Buttercups, a Pen and a Lunch Special not for Dinner [Flash Fiction]

Sunset behind the Verrazano Bridge is beautiful today he imagines she might think, seen as it would be from a standing vantage by the benches where she sits:

She says she sees a little blonde girl in a blue dress with buttercups in her hand for mama “who sits on the bench,” an offering, she adds in suggestion,watching as she does, as she has time and again here in the park by her building where she lives near the bay that opens out from Bath Beach Brooklyn and looks out on Sea Gate, New Jersey and Staten Island, the fore mentioned bridge . . .  a screech, she hears, another screech, a baby’s whine, more cacophony, all heard amid a whistle, a bicycle bell, a horn from a car in the distance. All intrude obliquely on her writing these lines about the girl with the buttercups in her hand for her mama on the bench in the park, “a girl with buttercups in her hand for Mama on the bench; the girl in an adorable blue dress with white fringe and a white bow in front–a bicycle passes in a blur, a boy on a scooter whizzes by her as she stands steadfast on two legs. Her mother accepts the flowers in her hand as the girl smiles of course from ear to ear and claps lightly it seems from the distance I have on this vantage, and turns, she does and runs as little girls run in parks with others around her in cacophony.”

Yes, the girl turns smiles walks away in quick restrained steps, or so I heard she revised when rethinking what she said. She , the woman who ives in the building near the park near the bay that looks out on Sea Gate, New Jersey and Staten Island, puts the cap of the pen that she holds in her hand on the pen that she holds in her hand and puts in her bag. She closes her journal and places it in the bag too. She takes a breath, another one deeper than the former,. another one following this one, each one with its appropriate exhalation. She then breathes in again very slowly and exhales just as slowly as if she wanted to expiate something she knew she needed to get rid of in her. S

he rises. She looks to the leaves on the trees along the back perimeter of the park that faces the parkway you would take to the Verranzano Bridge, the name misspelled from the explorer’s name, Verrazzano, “Americans never getting Italian names right.” She can see the bridge through a gap in the leaves of one of the trees from where she stands in the park in front of a bench in a circle of intermittently placed  benches around the foot path that encloses the great field at the center of the park, a great lawn that has recently been chewed up by Guatemalans playing Mexicans in soccer.

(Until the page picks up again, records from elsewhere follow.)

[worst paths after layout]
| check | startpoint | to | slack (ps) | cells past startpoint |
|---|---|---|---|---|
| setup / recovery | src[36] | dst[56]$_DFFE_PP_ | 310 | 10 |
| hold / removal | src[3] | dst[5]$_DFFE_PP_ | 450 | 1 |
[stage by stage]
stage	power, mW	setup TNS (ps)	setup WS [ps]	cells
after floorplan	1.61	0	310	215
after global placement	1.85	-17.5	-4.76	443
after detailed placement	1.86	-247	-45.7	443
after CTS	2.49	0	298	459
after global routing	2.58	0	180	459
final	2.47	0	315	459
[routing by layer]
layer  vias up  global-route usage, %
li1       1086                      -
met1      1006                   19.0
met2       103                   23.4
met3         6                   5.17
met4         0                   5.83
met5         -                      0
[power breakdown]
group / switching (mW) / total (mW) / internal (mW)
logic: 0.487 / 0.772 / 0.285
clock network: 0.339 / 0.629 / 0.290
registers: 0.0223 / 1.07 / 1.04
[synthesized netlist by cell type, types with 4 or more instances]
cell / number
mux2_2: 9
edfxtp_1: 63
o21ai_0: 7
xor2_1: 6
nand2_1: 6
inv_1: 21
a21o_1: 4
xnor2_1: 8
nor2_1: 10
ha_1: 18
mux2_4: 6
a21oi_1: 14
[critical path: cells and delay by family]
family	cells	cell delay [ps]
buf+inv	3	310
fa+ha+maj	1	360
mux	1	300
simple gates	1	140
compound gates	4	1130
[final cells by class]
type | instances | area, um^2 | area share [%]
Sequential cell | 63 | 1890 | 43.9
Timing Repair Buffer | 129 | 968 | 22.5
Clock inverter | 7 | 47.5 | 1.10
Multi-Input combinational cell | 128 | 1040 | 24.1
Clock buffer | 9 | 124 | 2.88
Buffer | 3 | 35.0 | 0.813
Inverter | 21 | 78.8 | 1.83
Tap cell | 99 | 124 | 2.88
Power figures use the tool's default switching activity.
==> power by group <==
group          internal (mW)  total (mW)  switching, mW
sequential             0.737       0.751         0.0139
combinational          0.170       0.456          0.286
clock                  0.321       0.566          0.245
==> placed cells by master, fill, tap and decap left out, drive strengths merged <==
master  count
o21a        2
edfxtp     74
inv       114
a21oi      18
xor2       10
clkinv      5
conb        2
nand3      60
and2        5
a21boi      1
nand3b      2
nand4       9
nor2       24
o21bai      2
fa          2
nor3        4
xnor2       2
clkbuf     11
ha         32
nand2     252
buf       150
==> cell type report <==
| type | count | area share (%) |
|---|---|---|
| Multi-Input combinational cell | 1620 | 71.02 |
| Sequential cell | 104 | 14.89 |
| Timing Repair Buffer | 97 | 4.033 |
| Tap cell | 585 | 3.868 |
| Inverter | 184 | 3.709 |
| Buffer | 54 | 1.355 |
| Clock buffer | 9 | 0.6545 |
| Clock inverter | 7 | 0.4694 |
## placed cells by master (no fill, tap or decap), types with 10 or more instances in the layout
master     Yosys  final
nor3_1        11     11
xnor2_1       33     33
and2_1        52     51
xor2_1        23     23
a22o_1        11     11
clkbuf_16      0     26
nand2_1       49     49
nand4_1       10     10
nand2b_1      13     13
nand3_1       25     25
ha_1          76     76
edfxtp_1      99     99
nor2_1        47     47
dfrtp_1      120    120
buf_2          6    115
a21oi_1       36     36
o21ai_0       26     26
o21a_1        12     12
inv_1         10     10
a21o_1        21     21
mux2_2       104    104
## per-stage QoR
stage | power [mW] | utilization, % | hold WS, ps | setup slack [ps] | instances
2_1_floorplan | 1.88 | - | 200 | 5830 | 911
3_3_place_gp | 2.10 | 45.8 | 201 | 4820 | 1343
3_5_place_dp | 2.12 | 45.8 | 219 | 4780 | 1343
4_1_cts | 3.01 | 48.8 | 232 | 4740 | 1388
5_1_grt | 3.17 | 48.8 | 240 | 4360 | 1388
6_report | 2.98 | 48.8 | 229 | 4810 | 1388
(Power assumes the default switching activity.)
### config.mk
export PLATFORM = sky130hd
export DESIGN_NAME = segment_fit_allocator_unit_flat
export DESIGN_NICKNAME = d
export VERILOG_FILES = /design/src/design/sfa_pkg.sv /design/src/design/sfa_req_if.sv /design/src/design/sfa_rsp_if.sv /design/src/design/segment_fit_allocator_unit.sv /design/src/design/sfa_ram.sv /design/src/design/sfa_ctrl.sv /design/src/design/sfa_datapath.sv /design/src/flat_wrapper.sv
export VERILOG_INCLUDE_DIRS = /design/src /design/src/design
export SDC_FILE = /design/constraint.sdc
export NUM_CORES = 1
export LEC_CHECK = 0
export ABC_AREA = 1
export BUFFER_PORTS_ARGS = -buffer_cell sky130_fd_sc_hd__buf_4
export CORE_UTILIZATION = 55
export CTS_CLUSTER_SIZE = 8
export DETAILED_ROUTE_END_ITERATION = 8
export HOLD_SLACK_MARGIN = 0.15
export PLACE_DENSITY = 0.75
export SYNTH_ARGS = -nofsm -noshare
export SYNTH_HDL_FRONTEND = slang
export SYNTH_SLANG_ARGS = --single-unit
### constraint.sdc
create_clock -name clk -period 14.8 [get_ports clk]
set_input_delay 0 -clock clk [delete_from_list [all_inputs] [get_ports clk]]
set_output_delay 0 -clock clk [all_outputs]
set_load 0.05 [all_outputs]
[src/rtl/core/seh_seq.sv]
// ----------------------------------------------------------------------------
// seh_seq
// Homing state machine: phase, touch count, step count and stored outcome.
// Computes the result of one item and updates state when it is processed.
// ----------------------------------------------------------------------------
module seh_seq #(
   parameter int COUNT_WIDTH = 16
) (
   input  logic              clock,
   input  logic              reset,
   input  logic              advance,
   input  logic              req_type,
   input  logic              endstop_pressed,
   input  seh_pkg::cfg_type  cfg,
   output seh_pkg::rsp_type  rsp
);

   localparam int CMP_W = (COUNT_WIDTH > seh_pkg::CSR_DATA_W) ?
                          COUNT_WIDTH : seh_pkg::CSR_DATA_W;

   seh_pkg::phase_type     phase_ff, phase_in;
   logic [1:0]             touch_ff, touch_in;
   logic [COUNT_WIDTH-1:0] count_ff, count_in;
   logic [1:0]             outcome_ff, outcome_in;

   logic [CMP_W-1:0]       count_ext;
   logic                   count_sat;
   logic                   retract_more;
   logic                   approach_more;
   logic [1:0]             touch_inc;

   // Budget compares; a saturated counter counts as exhausted
   assign count_ext     = CMP_W'(count_ff);
   assign count_sat     = (count_ff == {COUNT_WIDTH{1'b1}});
   assign retract_more  = (count_ext < CMP_W'(cfg.retract_steps)) && !count_sat;
   assign approach_more = (count_ext < CMP_W'(cfg.approach_limit)) && !count_sat;
   assign touch_inc     = touch_ff + 2'd1;

   // Next state and result
   always_comb begin
      phase_in        = phase_ff;
      touch_in        = touch_ff;
      count_in        = count_ff;
      outcome_in      = outcome_ff;
      rsp.step_valid  = 1'b0;
      rsp.step_dir    = seh_pkg::DIR_TOWARD;

      if (req_type == seh_pkg::REQ_START) begin
         count_in = '0;
         if (!cfg.endstop_present) begin
            outcome_in = seh_pkg::ST_OK;
            phase_in   = seh_pkg::PH_IDLE;
         end else if (endstop_pressed) begin
            touch_in = 2'd1;
            phase_in = seh_pkg::PH_RETRACT;
         end else begin
            touch_in = 2'd0;
            phase_in = seh_pkg::PH_APPROACH;
         end
      end else begin
         unique case (phase_ff)
            seh_pkg::PH_RETRACT: begin
               if (retract_more) begin
                  rsp.step_valid = 1'b1;
                  rsp.step_dir   = seh_pkg::DIR_AWAY;
                  count_in       = count_ff + COUNT_WIDTH'(1);
               end else if (endstop_pressed) begin
                  outcome_in = seh_pkg::ST_FAIL;
                  phase_in   = seh_pkg::PH_IDLE;
                  count_in   = '0;
               end else begin
                  phase_in = seh_pkg::PH_APPROACH;
                  count_in = '0;
               end
            end
            seh_pkg::PH_APPROACH: begin
               if (endstop_pressed) begin
                  touch_in = touch_inc;
                  count_in = '0;
                  // second touch ends the sequence
                  if (touch_inc >= 2'd2) begin
                     outcome_in = seh_pkg::ST_OK;
                     phase_in   = seh_pkg::PH_IDLE;
                  end else begin
                     phase_in = seh_pkg::PH_RETRACT;
                  end
               end else if (approach_more) begin
                  rsp.step_valid = 1'b1;
                  rsp.step_dir   = seh_pkg::DIR_TOWARD;
                  count_in       = count_ff + COUNT_WIDTH'(1);
               end else begin
                  outcome_in = seh_pkg::ST_FAIL;
                  phase_in   = seh_pkg::PH_IDLE;
                  count_in   = '0;
               end
            end
            default: begin
               phase_in = seh_pkg::PH_IDLE;
            end
         endcase
      end

      rsp.home_status = (phase_in == seh_pkg::PH_IDLE) ? outcome_in : seh_pkg::ST_BUSY;
   end

   always_ff @(posedge clock) begin
      if (reset) begin
         phase_ff   <= seh_pkg::PH_IDLE;
         touch_ff   <= 2'd0;
         count_ff   <= '0;
         outcome_ff <= seh_pkg::ST_IDLE;
      end else if (advance) begin
         phase_ff   <= phase_in;
         touch_ff   <= touch_in;
         count_ff   <= count_in;
         outcome_ff <= outcome_in;
      end
   end

endmodule
## config.mk

```make
export PLATFORM = sky130hd
export DESIGN_NAME = quoted_command_line_splitter
export DESIGN_NICKNAME = d
export VERILOG_FILES = /design/src/rtl/qcls_pkg.sv /design/src/rtl/quoted_command_line_splitter.sv
export SDC_FILE = /design/constraint.sdc
export NUM_CORES = 1
export LEC_CHECK = 0
export BUFFER_PORTS_ARGS = -buffer_cell sky130_fd_sc_hd__buf_2
export CELL_PAD_IN_SITES_DETAIL_PLACEMENT = 2
export CELL_PAD_IN_SITES_GLOBAL_PLACEMENT = 2
export CORE_ASPECT_RATIO = 0.6
export CORE_MARGIN = 2
export CORE_UTILIZATION = 31
export CTS_BUF_LIST = sky130_fd_sc_hd__clkbuf_16
export DETAILED_ROUTE_END_ITERATION = 7
export PLACE_DENSITY_LB_ADDON = 0.12
export REMOVE_ABC_BUFFERS = 1
export SKIP_CTS_REPAIR_TIMING = 1
export SYNTH_ARGS = -nofsm -noshare
export SYNTH_HDL_FRONTEND = slang
export SYNTH_SLANG_ARGS = --single-unit
```

## constraint.sdc

```tcl
create_clock -name aclk -period 2.4 [get_ports aclk]
set_input_delay 0.24 -clock aclk [delete_from_list [all_inputs] [get_ports aclk]]
set_output_delay 0.24 -clock aclk [all_outputs]
set_load 0.05 [all_outputs]
```

## src/rtl/qcls_pkg.sv

```systemverilog
`timescale 1ns / 1ps

package qcls_pkg;

    localparam logic [7:0] CH_ESCAPE = 8'h5C;
    localparam logic [7:0] CH_SPACE  = 8'h20;
    localparam logic [7:0] CH_DQUOTE = 8'h22;
    localparam logic [7:0] CH_SQUOTE = 8'h27;
    localparam logic [7:0] CH_N      = 8'h6E;
    localparam logic [7:0] CH_T      = 8'h74;
    localparam logic [7:0] CH_LF     = 8'h0A;
    localparam logic [7:0] CH_TAB    = 8'h09;

    typedef enum logic [1:0] {
        ERR_NONE   = 2'd0,
        ERR_QUOTE  = 2'd1,
        ERR_ESCAPE = 2'd2
    } err_code_t;

    typedef struct packed {
        logic      escape_pending;
        logic      in_quote;
        logic      quote_is_single;
        logic      token_nonempty;
    } split_state_t;

    typedef struct packed {
        logic [7:0] out_byte;
        logic       byte_valid;
        logic       token_end;
        err_code_t  error_code;
        logic       string_done;
    } split_result_t;

    function automatic logic [7:0] unescape_byte(input logic [7:0] b);
        logic [7:0] r;
        case (b)
            CH_N:    r = CH_LF;
            CH_T:    r = CH_TAB;
            default: r = b;
        endcase
        return r;
    endfunction

endpackage

```

## src/rtl/quoted_command_line_splitter.sv

```systemverilog
`timescale 1ns / 1ps

// Splits a byte stream into space-separated tokens, shell style. Each input
// transaction carries at most one string byte and an end-of-string flag; it
// produces at most one result transaction (a token byte after unescaping, a
// token-end mark, and on the last one string_done with an error code for an
// open quote or a dangling backslash). Bytes already sent are never retracted.
// One transaction is taken per clock while the output register is empty or
// m_ready is high: the decode is one combinational step on four state bits,
// and the result sits in one output register that is refilled in the same
// cycle it is drained: throughput is one byte per cycle while m_ready is high.
module quoted_command_line_splitter (
    input  logic                  aclk,
    input  logic                  aresetn,
    input  logic                  s_valid,
    output logic                  s_ready,
    input  logic [7:0]            s_in_byte,
    input  logic                  s_has_byte,
    input  logic                  s_end_of_string,
    output logic                  m_valid,
    input  logic                  m_ready,
    output logic [7:0]            m_out_byte,
    output logic                  m_byte_valid,
    output logic                  m_token_end,
    output qcls_pkg::err_code_t   m_error_code,
    output logic                  m_string_done
);
    import qcls_pkg::*;

    split_state_t  state_reg, state_next;
    split_result_t result_reg, result_next;
    logic          m_valid_reg, m_valid_next;
    logic          emit;
    logic          accept;
    logic          is_single;

    assign s_ready = !m_valid_reg || m_ready;
    assign accept  = s_valid && s_ready;

    always_comb begin
        state_next             = state_reg;
        result_next            = '0;
        result_next.error_code = ERR_NONE;
        is_single              = (s_in_byte == CH_SQUOTE);
        if (s_has_byte) begin
            if (state_reg.escape_pending) begin
                state_next.escape_pending = 1'b0;
                result_next.out_byte      = unescape_byte(s_in_byte);
                result_next.byte_valid    = 1'b1;
            end else if (s_in_byte == CH_ESCAPE) begin
                state_next.escape_pending = 1'b1;
            end else if (s_in_byte == CH_SPACE) begin
                if (state_reg.in_quote) begin
                    result_next.out_byte   = s_in_byte;
                    result_next.byte_valid = 1'b1;
                end else if (state_reg.token_nonempty) begin
                    result_next.token_end     = 1'b1;
                    state_next.token_nonempty = 1'b0;
                end
            end else if (s_in_byte inside {CH_DQUOTE, CH_SQUOTE}) begin
                if (!state_reg.in_quote) begin
                    state_next.in_quote        = 1'b1;
                    state_next.quote_is_single = is_single;
                end else if (state_reg.quote_is_single == is_single) begin
                    state_next.in_quote = 1'b0;
                end else begin
                    result_next.out_byte   = s_in_byte;
                    result_next.byte_valid = 1'b1;
                end
            end else begin
                result_next.out_byte   = s_in_byte;
                result_next.byte_valid = 1'b1;
            end
            if (result_next.byte_valid) begin
                state_next.token_nonempty = 1'b1;
            end
        end
        if (s_end_of_string) begin
            if (state_next.escape_pending) begin
                result_next.error_code = ERR_ESCAPE;
            end else if (state_next.in_quote) begin
                result_next.error_code = ERR_QUOTE;
            end
            if (state_next.token_nonempty) begin
                result_next.token_end = 1'b1;
            end
            result_next.string_done = 1'b1;
            state_next              = '0;
        end
        emit = result_next.byte_valid || result_next.token_end || result_next.string_done;
    end

    always_comb begin
        m_valid_next = m_valid_reg;
        if (accept) begin
            m_valid_next = emit;
        end else if (m_ready) begin
            m_valid_next = 1'b0;
        end
    end

    always_ff @(posedge aclk) begin
        if (!aresetn) begin
            state_reg   <= '0;
            m_valid_reg <= 1'b0;
        end else begin
            m_valid_reg <= m_valid_next;
            if (accept) begin
                state_reg <= state_next;
            end
        end
    end

    always_ff @(posedge aclk) begin
        if (accept && emit) begin
            result_reg <= result_next;
        end
    end

    assign m_valid       = m_valid_reg;
    assign m_out_byte    = result_reg.out_byte;
    assign m_byte_valid  = result_reg.byte_valid;
    assign m_token_end   = result_reg.token_end;
    assign m_error_code  = result_reg.error_code;
    assign m_string_done = result_reg.string_done;

    a_err_only_at_done: assert property (@(posedge aclk) disable iff (!aresetn)
        (m_valid && m_error_code != ERR_NONE) |-> m_string_done)
        else $error("error code without string end");

    a_clear_after_eos: assert property (@(posedge aclk) disable iff (!aresetn)
        (accept && s_end_of_string) |=> (state_reg == '0))
        else $error("state not cleared after string end");

    a_escaped_byte_out: assert property (@(posedge aclk) disable iff (!aresetn)
        (accept && s_has_byte && state_reg.escape_pending) |=> (m_valid && m_byte_valid))
        else $error("escaped byte not emitted");

    a_idle_byte_zero: assert property (@(posedge aclk) disable iff (!aresetn)
        (m_valid && !m_byte_valid) |-> (m_out_byte == 8'd0))
        else $error("out byte nonzero without byte valid");

endmodule

```

==> impl_results.md <==
* Outcome: complete, no violations
* Register bit count reported by yosys at 18
* Initial DRC Count at 19
* Clock Path Buffers at 2
* CTS clock-pin slew for the worst setup and hold paths at approximately 0.05 ns
* Area contributors post-synth: edfxtp_1 38%, dfxtp_1 9.8%, nand2_1 3.3%
* Area share of the largest cell type after synthesis at around two fifths
* First-pass GRT wire length at 5.11 mm
* Mapped cell area at about 1000 µm²
* Synth cell types at between 40 and 50
* CP max stage delay at 0.40 ns
* Synth Flop Type: edfxtp_1
* Vias per cell at slightly above 5
* Relative slew slack at between 70% and 80%
* Synth area leader: edfxtp_1
* Final Util at 39.8%
* CP endpoint kind: register
* Number of clock sinks at 18
* Core Footprint at roughly 3200 µm²
* Min Tclk post-route at 2.17 ns
* Pin count of the biggest net entering global routing at 12
* Die area at 3770 µm²
* Initial antenna violation count at 0
* Vias in the first global route at 978
* H-Tree Depth at 1
* Critical path class: register to register
* Dpl hpwl at 2.45 mm
* Top Ports at 29
* Max Fclk at 461 MHz
* CTS tree: done
* Hold Fails Final Rpt at 0
* CP bufs+invs at 1
* Remaining Overflow, GRT at 0
* Hold Slack at between 0.2 and 0.3 ns
* Post-Synth Adder-Cell Area at 0%
* Final worst path period share at 90.4%
* Most frequent cells after synthesis: 13 x edfxtp_1, 9 x nand2_1, 7 x inv_1, 6 x nor2_1, 5 x dfxtp_1
* Area grow syn2layout at 25.1%
* IO buf count at 28
* Drt pass-1 iters at 3
* Ys async rst share at 0%
* Post-synthesis mux area share at under 10%
* Pleak at a little under 0.5 nW
* CTS root buffer: clkbuf_16
* Post-synthesis sequential area ratio at 48.2%
* Rows at 16
* Simple-Gate Fraction of Synth Area at 25.7%
* HP Class: input port to register
* Top-count cell post-synth: edfxtp_1
* Layout net count at 143
* Die width at 78.0 µm
* DR DRC count at 0
* CP Data Required Time at approximately 2.4 ns
* Slowest CP cell: nor4_1
* Final Setup Violations at 0
* Drt total wl at 3.03 mm
* Mapped Avg Cell Area at 10.3 µm²
* GPL Wtd Cong at ~0.76
* Post-synth EDFFs at 13
* Routed WL per cell at 17.5 µm
* Max cap viols at 0
* Antenna-violating nets left at 0
* Tot Pwr at 0.837 mW
* PD cells at 657 nW/µm²
* Startpoint types: register
* TritonCTS buffer count at 3
* Worst-path fanout max at 10
* Flop-to-flop setup slack at about 0.23 ns
* Worst EP arrival at 2.12 ns
* Initial Utilization at a little under a third
* DR vias at approximately 890
* Total track usage at 17.8%
* Worst skew pair latency at 0.24 ns
* Synth Instances at roughly 100
* Slew at the pin closest to its max-slew limit at 0.436 ns
* Layout cells sized above 1 at between 30% and 40%
* VDD IR max at 0.238 mV
* Setup Skew at approximately 0.0028 ns
* Setup TNS at 0 ns
* Max FFs per register at 8
* Area fraction in compound gates after synthesis at 16.5%
* Die Y-Extent at 48.4 µm
* # diodes at 0
* RSZ-0062 raised after global routing: false
* Count of warnings emitted by yosys at 0
* Pins Over Slew Limit at 0
* Main combinational cell family by area after synthesis: simple AND/OR/NAND/NOR gates
* Worst path top cell family by delay: simple AND/OR/NAND/NOR gates
* Crit-path cells: nor4_1 > nand4_1 > o31a_1 > a21oi_2 > buf_4
* Synth Area in XOR/XNOR at 1.72%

She takes her bag onto her shoulder. She walks away looking at the trees, the birds, the grass, the sky, the thin wisps of clouds high above the line of cumulus clouds, if there were any cumulus clouds to look at, no. Nearly clear skies today, slightly warm with a nearly cool breeze, an occasional chill you might feel, cool and warm simultaneously, she says to herself, to no one other than herself, as at other times she might be talking to someone in her head.

She leaves the park to stop at the Chinese take-out to get a lunch special  for lunch with a hot and sour soup. Sometimes she gets a lunch special to have for dinner.